Your instructions
Exactly the lines from the start of the data through the line containing "File: src/rtl/issue_queue.sv" should be output, with both ends kept and nothing added.

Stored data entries
********
File: src/rtl/issue_pkg.sv
// Shared types for the multi-issue stage: the decoded entry carried through the
// issue queue to the execute lanes, plus register-file geometry.
package issue_pkg;

    localparam int unsigned REG_ADDR_W  = 5;
    localparam int unsigned NREGS       = 32;
    localparam int unsigned ENTRY_TAG_W = 8;

    typedef struct packed {
        logic [REG_ADDR_W-1:0]  rd;
        logic [REG_ADDR_W-1:0]  rs1;
        logic [REG_ADDR_W-1:0]  rs2;
        logic                   uses_rs1;
        logic                   uses_rs2;
        logic                   reg_write;
        logic                   is_mem;
        logic                   is_branch;
        logic [ENTRY_TAG_W-1:0] tag;
    } issue_entry_t;

endpackage

File: src/rtl/issue_queue.sv
// Circular issue queue: up to ISSUE_W pushes and pops per cycle, exposes the
// ISSUE_W oldest entries with per-lane valids.
module issue_queue
    import issue_pkg::*;
#(
    parameter int unsigned ISSUE_W = 2,
    parameter int unsigned QDEPTH  = 8
) (
    input  logic                       clk,
    input  logic                       reset,
    input  logic                       flush,
    input  logic [ISSUE_W-1:0]         push_valid,
    input  issue_entry_t [ISSUE_W-1:0] push_entry,
    input  logic [ISSUE_W-1:0]         pop_valid,
    output issue_entry_t [ISSUE_W-1:0] head_entry,
    output logic [ISSUE_W-1:0]         head_valid,
    output logic                       has_room
);

    localparam int unsigned PTR_W = $clog2(QDEPTH);
    localparam int unsigned CNT_W = PTR_W + 1;

    issue_entry_t     mem_q [QDEPTH];
    logic [PTR_W-1:0] wr_ptr_q;
    logic [PTR_W-1:0] rd_ptr_q;
    logic [CNT_W-1:0] count_q;
    logic [CNT_W-1:0] n_push;
    logic [CNT_W-1:0] n_pop;

    always_comb begin
        n_push = '0;
        n_pop  = '0;
        for (int i = 0; i < int'(ISSUE_W); i++) begin
            n_push = n_push + CNT_W'(push_valid[i]);
            n_pop  = n_pop + CNT_W'(pop_valid[i]);
        end
    end

    always_comb begin
        for (int k = 0; k < int'(ISSUE_W); k++) begin
            head_entry[k] = mem_q[rd_ptr_q + PTR_W'(k)];
            head_valid[k] = count_q > CNT_W'(k);
        end
    end

    // Room for a full-width group, so the producer never has to split one.
    assign has_room = count_q <= CNT_W'(QDEPTH - ISSUE_W);

    always_ff @(posedge clk) begin
        if (reset) begin
            wr_ptr_q <= '0;
            rd_ptr_q <= '0;
            count_q  <= '0;
        end else if (flush) begin
            rd_ptr_q <= wr_ptr_q;
            count_q  <= '0;
        end else begin
            wr_ptr_q <= wr_ptr_q + PTR_W'(n_push);
            rd_ptr_q <= rd_ptr_q + PTR_W'(n_pop);
            count_q  <= count_q + n_push - n_pop;
        end
    end

    always_ff @(posedge clk) begin
        for (int i = 0; i < int'(ISSUE_W); i++) begin
            if (push_valid[i]) begin
                mem_q[wr_ptr_q + PTR_W'(i)] <= push_entry[i];
            end
        end
    end

endmodule

File: src/rtl/multi_issue_scoreboard.sv
// N-wide in-order issue stage: issue queue, per-group hazard checks against a
// register scoreboard, writeback clearing and a saturating stall counter.
module multi_issue_scoreboard
    import issue_pkg::*;
#(
    parameter int unsigned ISSUE_W = 2,
    parameter int unsigned WB_W    = 2,
    parameter int unsigned QDEPTH  = 8,
    parameter int unsigned TAG_W   = ENTRY_TAG_W
) (
    input  logic                                clk,
    input  logic                                reset,
    input  logic [ISSUE_W-1:0]                  enq_valid,
    input  issue_entry_t [ISSUE_W-1:0]          enq_entry,
    output logic                                enq_ready,
    output logic [ISSUE_W-1:0]                  iss_valid,
    output issue_entry_t [ISSUE_W-1:0]          iss_entry,
    input  logic                                iss_ready,
    input  logic [WB_W-1:0]                     wb_valid,
    input  logic [WB_W-1:0][REG_ADDR_W-1:0]     wb_rd,
    input  logic                                flush,
    output logic [NREGS-1:0]                    busy_vec,
    output logic                                stall,
    output logic [31:0]                         stall_cycles
);

    logic [ISSUE_W-1:0] head_valid;
    logic [ISSUE_W-1:0] push_valid;
    logic               enq_fire;
    logic [NREGS-1:0]   busy_q;
    logic [NREGS-1:0]   busy_d;
    logic [31:0]        stall_q;
    logic [31:0]        stall_d;

    assign enq_fire   = enq_ready & (|enq_valid) & ~flush;
    assign push_valid = enq_valid & {ISSUE_W{enq_fire}};

    issue_queue #(
        .ISSUE_W (ISSUE_W),
        .QDEPTH  (QDEPTH)
    ) u_issue_queue (
        .clk        (clk),
        .reset      (reset),
        .flush      (flush),
        .push_valid (push_valid),
        .push_entry (enq_entry),
        .pop_valid  (iss_valid),
        .head_entry (iss_entry),
        .head_valid (head_valid),
        .has_room   (enq_ready)
    );

    always_comb begin
        issue_entry_t cur;
        issue_entry_t old;
        logic         ok;
        logic         chain;
        iss_valid = '0;
        chain     = 1'b1;
        for (int k = 0; k < int'(ISSUE_W); k++) begin
            cur = iss_entry[k];
            ok  = head_valid[k] & iss_ready & ~flush;
            if (cur.uses_rs1 && busy_q[cur.rs1]) ok = 1'b0;
            if (cur.uses_rs2 && busy_q[cur.rs2]) ok = 1'b0;
            if (cur.reg_write && cur.rd != '0 && busy_q[cur.rd]) ok = 1'b0;
            // Intra-group hazards: older lanes in the same group are not yet in busy_q.
            for (int j = 0; j < k; j++) begin
                old = iss_entry[j];
                if (old.is_branch) ok = 1'b0;
                if (old.is_mem && cur.is_mem) ok = 1'b0;
                if (old.reg_write && old.rd != '0) begin
                    if ((cur.uses_rs1 && cur.rs1 == old.rd) ||
                        (cur.uses_rs2 && cur.rs2 == old.rd) ||
                        (cur.reg_write && cur.rd == old.rd)) begin
                        ok = 1'b0;
                    end
                end
            end
            chain        = chain & ok;
            iss_valid[k] = chain;
        end
    end

    // Clears first so a same-cycle issue of the same rd wins.
    always_comb begin
        busy_d = busy_q;
        for (int p = 0; p < int'(WB_W); p++) begin
            if (wb_valid[p]) busy_d[wb_rd[p]] = 1'b0;
        end
        for (int k = 0; k < int'(ISSUE_W); k++) begin
            if (iss_valid[k] && iss_entry[k].reg_write && iss_entry[k].rd != '0) begin
                busy_d[iss_entry[k].rd] = 1'b1;
            end
        end
        busy_d[0] = 1'b0;
    end

    assign stall   = head_valid[0] & iss_ready & ~iss_valid[0];
    assign stall_d = (stall && stall_q != 32'hFFFF_FFFF) ? stall_q + 32'd1 : stall_q;

    always_ff @(posedge clk) begin
        if (reset) begin
            busy_q  <= '0;
            stall_q <= '0;
        end else begin
            busy_q  <= busy_d;
            stall_q <= stall_d;
        end
    end

    assign busy_vec     = busy_q;
    assign stall_cycles = stall_q;

    logic [ISSUE_W-1:0] enq_valid_inc;
    assign enq_valid_inc = enq_valid + ISSUE_W'(1);

    always_ff @(posedge clk) begin
        if (reset) begin
            assert (TAG_W == ENTRY_TAG_W) else $error("TAG_W differs from issue_entry_t tag width");
        end else if (|enq_valid) begin
            assert (enq_ready) else $error("enqueue while enq_ready is low");
            assert ((enq_valid & enq_valid_inc) == '0) else $error("enq_valid not contiguous");
        end
    end

endmodule

File: config.mk
export PLATFORM = sky130hd
export DESIGN_NAME = multi_issue_scoreboard
export DESIGN_NICKNAME = d
export VERILOG_FILES = /design/src/rtl/issue_pkg.sv /design/src/rtl/issue_queue.sv /design/src/rtl/multi_issue_scoreboard.sv
export SDC_FILE = /design/constraint.sdc
export NUM_CORES = 1
export LEC_CHECK = 0
export BUFFER_PORTS_ARGS = -buffer_cell sky130_fd_sc_hd__buf_2
export CAP_MARGIN = 40
export CORE_UTILIZATION = 30
export CTS_BUF_LIST = sky130_fd_sc_hd__clkbuf_2 sky130_fd_sc_hd__clkbuf_4 sky130_fd_sc_hd__clkbuf_8
export DETAILED_ROUTE_END_ITERATION = 7
export GPL_ROUTABILITY_DRIVEN = 0
export HOLD_SLACK_MARGIN = 0.06
export SLEW_MARGIN = 10
export SYNTH_ARGS = -nofsm -noshare
export SYNTH_HDL_FRONTEND = slang
export SYNTH_SLANG_ARGS = --single-unit
File: constraint.sdc
create_clock -name clk -period 4.6 [get_ports clk]
set_clock_uncertainty 0.1 [all_clocks]
set_input_delay 0.69 -clock clk [delete_from_list [all_inputs] [get_ports clk]]
set_output_delay 0.69 -clock clk [all_outputs]
set_load 0.1 [all_outputs]
# Word-level counts from Yosys, hierarchy flattened
# Memory sizes are Yosys's and may differ from the RTL's. A register that Yosys moved wholly into a read port is not among the register bits.
# Index checks and enable logic that the tools add are counted.
dict set report totals {
  register_bits 74
  latch_bits 0
  mem_bits_rw 224
  mem_bits_ro 0
  inputBits 74
  out_inout_bits 124
  word_cells 119
  memories 1
}
# name words word_bits read_ports rd_ports_with_merged_regs write_ports line_no
set memory_table {}
lappend memory_table {u_issue_queue.mem_q 8 28 2 1 2 issue_queue.sv:23} ;# issue_entry_t mem_q [QDEPTH];
dict set report classes {
  add_sub_neg 9
  n_mul 0
  div_mod_pow 0
  order_cmp 15
  n_eq_ne 4
  shifts 0
  mux 40
  n_bitwise 17
  n_reduce_logical 27
}
# cell count
set op_table {}
lappend op_table {{two-way mux 32 bit} 4}
lappend op_table {{bitwise AND 32 bit} 2}
lappend op_table {{inverter 32 bit} 2}
lappend op_table {{bitwise OR 32 bit} 2}
lappend op_table {{less-than comparator 5 x 6 -> 1 bit, second input constant} 8}
lappend op_table {{adder 32 x 1 -> 32 bit, second input constant} 1}
lappend op_table {{inequality test 32 bit, second input constant} 1}
lappend op_table {{binary-select mux 1 bit (select 5 bit)} 6}
lappend op_table {{two-way mux 1 bit} 24}
lappend op_table {{logical AND 1 bit} 21}
lappend op_table {{demux 1 bit (select 5 bit)} 4}
lappend op_table {{greater-or-equal comparator 5 x 1 -> 1 bit, second input constant} 4}
lappend op_table {{equality test 5 bit} 3}
lappend op_table {{nonzero test 5 bit} 2}
lappend op_table {{bitwise AND 1 bit} 8}
lappend op_table {{greater-than comparator 4 x 1 -> 1 bit, second input constant} 2}
lappend op_table {{adder 3 x 1 -> 3 bit, second input constant} 2}
lappend op_table {{adder 3 bit} 2}
lappend op_table {{two-way mux 3 bit} 2}
lappend op_table {{adder 1 x 1 -> 2 bit} 2}
lappend op_table {{adder 4 bit} 1}
lappend op_table {{<= comparator 4 x 3 -> 1 bit, second input constant} 1}
lappend op_table {{OR reduction 2 bit} 2}
lappend op_table {{subtractor 4 bit} 1}
lappend op_table {{3 further kinds} 5}

# Logic depth before layout (Yosys ltp)
# An unclocked memory read counts as a cell.
dict set report depth {
  ltp_word 17
  depth_mapped 22
  mapped_depth_nobuf 18
}

# Modules after synthesis
# A second synthesis with hierarchy kept.
dict set report unflattened {
  cells_unflattened 1460
  area_unflattened_um2 19388.6
}
# mod n_inst cells_per_inst area_each_um2 seq_area_each_um2
set by_module_without_submodules {}
lappend by_module_without_submodules {issue_queue 1 769 13620.6 6926.6}
lappend by_module_without_submodules {multi_issue_scoreboard 1 691 5768.0 1261.2}

# Least setup slack after synthesis
# OpenSTA, ideal clock, no wires.
dict set report synth_timing {
  kind {flip-flop to flip-flop}
  from {register u_issue_queue.rd_ptr_q[0]}
  to {register u_issue_queue.rd_ptr_q[2]}
  arrival_time_ps 6176
  required_ps 4430
  setup_slack_ps -1746
  stages_incl_launch_ff 20
  path_buffers 5
  synth_period_minus_slack_ps 6346
  path_cell_list {dfxtp_1 ha_1 buf_2 buf_2 buf_2 buf_2 buf_1 mux4_2 mux2i_1 inv_1 a41oi_1 nand3_1 a211oi_2 o311ai_2 nor2_1 inv_1 fa_1 xnor2_1 nand2_1 a21oi_1}
}
# element line_no
set synth_rtl {}
lappend synth_rtl {{from (decl)} issue_queue.sv:25} ;# logic [PTR_W-1:0] rd_ptr_q;
lappend synth_rtl {{from (signal assigned)} issue_queue.sv:55} ;# rd_ptr_q <= wr_ptr_q;
lappend synth_rtl {{from (signal assigned)} issue_queue.sv:59} ;# rd_ptr_q <= rd_ptr_q + PTR_W'(n_pop);

# Worst setup path after layout
dict set report layout_timing {
  from {register u_issue_queue.rd_ptr_q[0]}
  to {output iss_valid[1]}
}
dict set report layout_via {
  elab_chain_cells 13
}
# element line_no
set layout_lines {}
lappend layout_lines {{adder 3 x 1 -> 3 bit (*)} issue_queue.sv:41} ;# head_entry[k] = mem_q[rd_ptr_q + PTR_W'(k)];
lappend layout_lines {{memory (8 x 28 bit) (*)} n/a}
lappend layout_lines {{binary-select mux 1 bit (select 5 bit)} multi_issue_scoreboard.sv:63} ;# if (cur.uses_rs1 && busy_q[cur.rs1]) ok = 1'b0;
lappend layout_lines {{two-way mux 1 bit (not written as such)} multi_issue_scoreboard.sv:63}
lappend layout_lines {{logical AND 1 bit} multi_issue_scoreboard.sv:63}
lappend layout_lines {{two-way mux 1 bit} multi_issue_scoreboard.sv:63}
lappend layout_lines {{two-way mux 1 bit} multi_issue_scoreboard.sv:64} ;# if (cur.uses_rs2 && busy_q[cur.rs2]) ok = 1'b0;
lappend layout_lines {{two-way mux 1 bit} multi_issue_scoreboard.sv:65} ;# if (cur.reg_write && cur.rd != '0 && busy_q[cur.rd]) ok = 1'b0;
lappend layout_lines {{two-way mux 1 bit} multi_issue_scoreboard.sv:69} ;# if (old.is_branch) ok = 1'b0;
lappend layout_lines {{two-way mux 1 bit} multi_issue_scoreboard.sv:70} ;# if (old.is_mem && cur.is_mem) ok = 1'b0;
lappend layout_lines {{two-way mux 1 bit} multi_issue_scoreboard.sv:72} ;# if ((cur.uses_rs1 && cur.rs1 == old.rd) ||
lappend layout_lines {{two-way mux 1 bit (*)} multi_issue_scoreboard.sv:71} ;# if (old.reg_write && old.rd != '0) begin
lappend layout_lines {{bitwise AND 1 bit (*)} multi_issue_scoreboard.sv:79} ;# chain = chain & ok;
lappend layout_lines {{to (decl)} multi_issue_scoreboard.sv:16} ;# output logic [ISSUE_W-1:0] iss_valid,
# Every way passes the cells marked *; elsewhere a longest branch is shown, timed or not. The select of a mux whose other input is x is not followed.

==> run summary <==
- result of the run: finished with violations
- violations in the final reports: negative setup slack
- setup repair after global routing missed its margin: true
- CTS root buf: clkbuf_8
- required time at the endpoint of the critical path: 3.81 ns
- number of clock sinks seen by CTS: 297
- largest fanout on the critical path: 8
- Max IR drop VDD: 0.263 mV
- final design utilization: 38.1%
- Antenna Nets Post-Route: 0
- Worst-path clk slew: 0.06 ns
- Post-Syn Instances: 1675
- Nets: 2103
- max-cap viol count: 0
- overall die area: 67400 um2
- Slew headroom: 49.0%
- mapped cell area: 19900 um2
- height of the die: 260 um
- pin count of the biggest net entering global routing: 64
- most used flip-flop cell after synthesis: edfxtp_1
- Startpoint Class: flip-flop
- fraction of registers with async set/reset: 0%
- classification of the worst-slack hold path: in2reg
- post-synthesis to final-layout area growth: 25.9%
- minimum clock period after layout: 4.88 ns
- post-synth net total: 1765
- wire length of the first global-routing pass: 107000 um
- DRC: 0
- count of buffers from port buffering: 196
- endpoint kind of the worst setup timing path: primary output
- layout cells sized above 1: 47.2%
- final hold viol count: 0
- final worst-path cycle share: 106%
- initial antenna violation count: 15
- via count of the first global-routing pass: 16700
- worst-case setup slack after placement: -0.271 ns
- die outline width: 260 um
- Final setup viols: 6
- Initial Util: 30.3%
- detailed-placement wirelength estimate: 50900 um
- post-layout worst setup margin: -0.277 ns
- post-synthesis sequential area ratio: 41.1%
- EDFF count, synth: 224
- post-detailed-routing wire length: 73000 um
- number of search-and-repair iterations in the first detailed-routing pass: 6
- core box area: 65700 um2
- count of distinct cell types in the synthesized netlist: 90
- Avg Inst Size Synth: 11.9 um2
- CTS H-tree depth: 2
- CTS buffer count: 51
- global-route usage over all layers: 21.2%
- post-route cell area: 25100 um2
- clock latency on the worst-skew pair: 0.66 ns
- number of I/O pins: 198
- Least-Margin Pin Slew: 0.762 ns
- number of pins exceeding their max-slew limit in the final report: 0
- TritonCTS clock tree: built
- post-detailed-placement cell area: 23200 um2
- buffers from clock root to sink, at most: 3
- arrival time worst endpoint: 4.09 ns
- yosys warns: 0
- cell row count: 94
- Peak Freq: 205 MHz
- Pleak: 8.66 nW
- via-per-instance ratio: 5.76
- power density normalized to cell area: 344 nW/um2
- fillcell total: 6314
- DR iter-0 viols: 2008
- global route total overflow: 0
- total power: 0.00863 W
- vias post-DR: 16900
- routed length per placed instance: 25.0 um
- Worst Setup Path Type: reg2out
- number of storage elements in the synthesis netlist: 297
[worst max-delay path, stage by stage (launching register included)]
cell,delay (ns)
dfxtp_4,0.39
ha_4,0.29
buf_12,0.12
mux4_2,0.55
mux2i_4,0.25
buf_4,0.24
clkinvlp_4,0.14
mux2i_1,0.15
o32ai_2,0.24
nor4_2,0.10
a211oi_4,0.26
o311ai_4,0.16
buf_6,0.16
nor2_4,0.16
buf_12,0.19
[report_power, final]
part / switching [W] / internal (W)
Combinational: 0.00191 / 0.00104
Clock: 0.00121 / 0.00142
Sequential: 0.0000553 / 0.00299
[synth_stat cells (13+ instances only)]
library cell	count	area share, %
clkbuf_1	47	0.89
a221o_1	15	0.75
dfxtp_1	73	7.3
edfxtp_1	224	34
nand3_1	38	0.96
mux4_2	104	12
buf_2	19	0.48
inv_1	82	1.5
xnor2_1	21	0.92
nor3b_1	19	0.72
o21ai_1	13	0.33
o22ai_1	29	0.91
buf_6	13	0.74
a22oi_1	14	0.53
nand2_1	110	2.1
nand3b_1	14	0.53
and3_1	19	0.60
nand4_1	13	0.41
o21ai_0	35	0.88
a21oi_1	64	1.6
nor2_1	61	1.2
buf_1	13	0.25
nor3_1	39	0.98
mux2_2	253	14
mux2i_1	73	3.7
[per-layer routing]
layer,routed length [um],global-route usage [%],vias up
li1,-,-,7322
met1,29100,27.2,8345
met2,34500,35.0,953
met3,6720,4.27,210
met4,2550,7.84,20
met5,116,0,-
[worst paths after layout]
check	start	endpoint	slack, ns	depth (start not counted)
worst min-delay path	flush	u_issue_queue.count_q[1]$_SDFF_PP0_	0.22	2
worst max-delay path	u_issue_queue.rd_ptr_q[0]$_SDFF_PP0_	iss_valid[1]	-0.28	14
worst min register to register	stall_cycles[19]$_SDFFE_PP0P_	stall_cycles[19]$_SDFFE_PP0P_	0.40	2
worst max register to register	u_issue_queue.rd_ptr_q[0]$_SDFF_PP0_	u_issue_queue.count_q[3]$_SDFF_PP0_	-0.16	20
[layout by cell type, fill, tap and decap left out, drive strengths merged, types with 38 or more instances in the layout]
cell / n
nand2: 112
mux4: 105
a21oi: 64
o21ai: 53
mux2: 254
buf: 380
nor3: 39
dfxtp: 73
clkbuf: 78
mux2i: 78
inv: 80
nor2: 63
nand3: 38
edfxtp: 224
[flip-flops by register name, summed over array words and instances, names as in the netlist]
signal / cells
busy_vec: 31
u_issue_queue.rd_ptr_q: 3
u_issue_queue.count_q: 4
u_issue_queue.mem_q: 224
stall_cycles: 32
u_issue_queue.wr_ptr_q: 3
[timing repair]
action | 4_1_cts | 5_1_grt
buffers inserted | 30 | 5
endpoints found under the hold margin | 0 | 0
endpoints found under the setup margin | 8 | 21
hold buffers | 0 | 0
gates cloned | 5 | 0
gates resized for setup | 55 | 12
pin swaps | 16 | 9
[kinds of logic after synthesis]
kind of cell             Yosys count  synth area share [%]
other                              1                0.0188
AO/OA/AOI/OAI                    321                  11.6
buffers and inverters            190                  4.36
AND/OR/NAND/NOR                  387                  10.1
XOR/XNOR                          26                  1.14
multiplexers                     437                  30.5
adder cells (fa/ha/maj)           16                  1.16
flip-flops                       297                  41.1
[layout make-up]
type	count	area, um2	area share [%]
repair buffers	384	2910	11.6
multi-input cells	1188	11400	45.4
well taps	864	1080	4.31
flip-flops and latches	297	8190	32.7
inverters	91	387	1.54
diodes	4	10.0	0.0399
clock inverters	17	163	0.649
clock buffers	78	930	3.71
[per-stage QoR]
step / std cells / setup TNS [ns] / hold slack (ns)
after CTS: 2914 / -0.932 / 0.169
after floorplan: 1675 / -1.89 / 0.417
after global routing: 2922 / -2.29 / 0.198
final: 2923 / -1.10 / 0.217
after global placement: 2778 / -0.349 / 0.372
after detailed placement: 2784 / -0.427 / 0.381
(Power assumes the default switching activity.)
********
Solution
File: src/rtl/issue_pkg.sv
// Shared types for the multi-issue stage: the decoded entry carried through the
// issue queue to the execute lanes, plus register-file geometry.
package issue_pkg;

    localparam int unsigned REG_ADDR_W  = 5;
    localparam int unsigned NREGS       = 32;
    localparam int unsigned ENTRY_TAG_W = 8;

    typedef struct packed {
        logic [REG_ADDR_W-1:0]  rd;
        logic [REG_ADDR_W-1:0]  rs1;
        logic [REG_ADDR_W-1:0]  rs2;
        logic                   uses_rs1;
        logic                   uses_rs2;
        logic                   reg_write;
        logic                   is_mem;
        logic                   is_branch;
        logic [ENTRY_TAG_W-1:0] tag;
    } issue_entry_t;

endpackage

File: src/rtl/issue_queue.sv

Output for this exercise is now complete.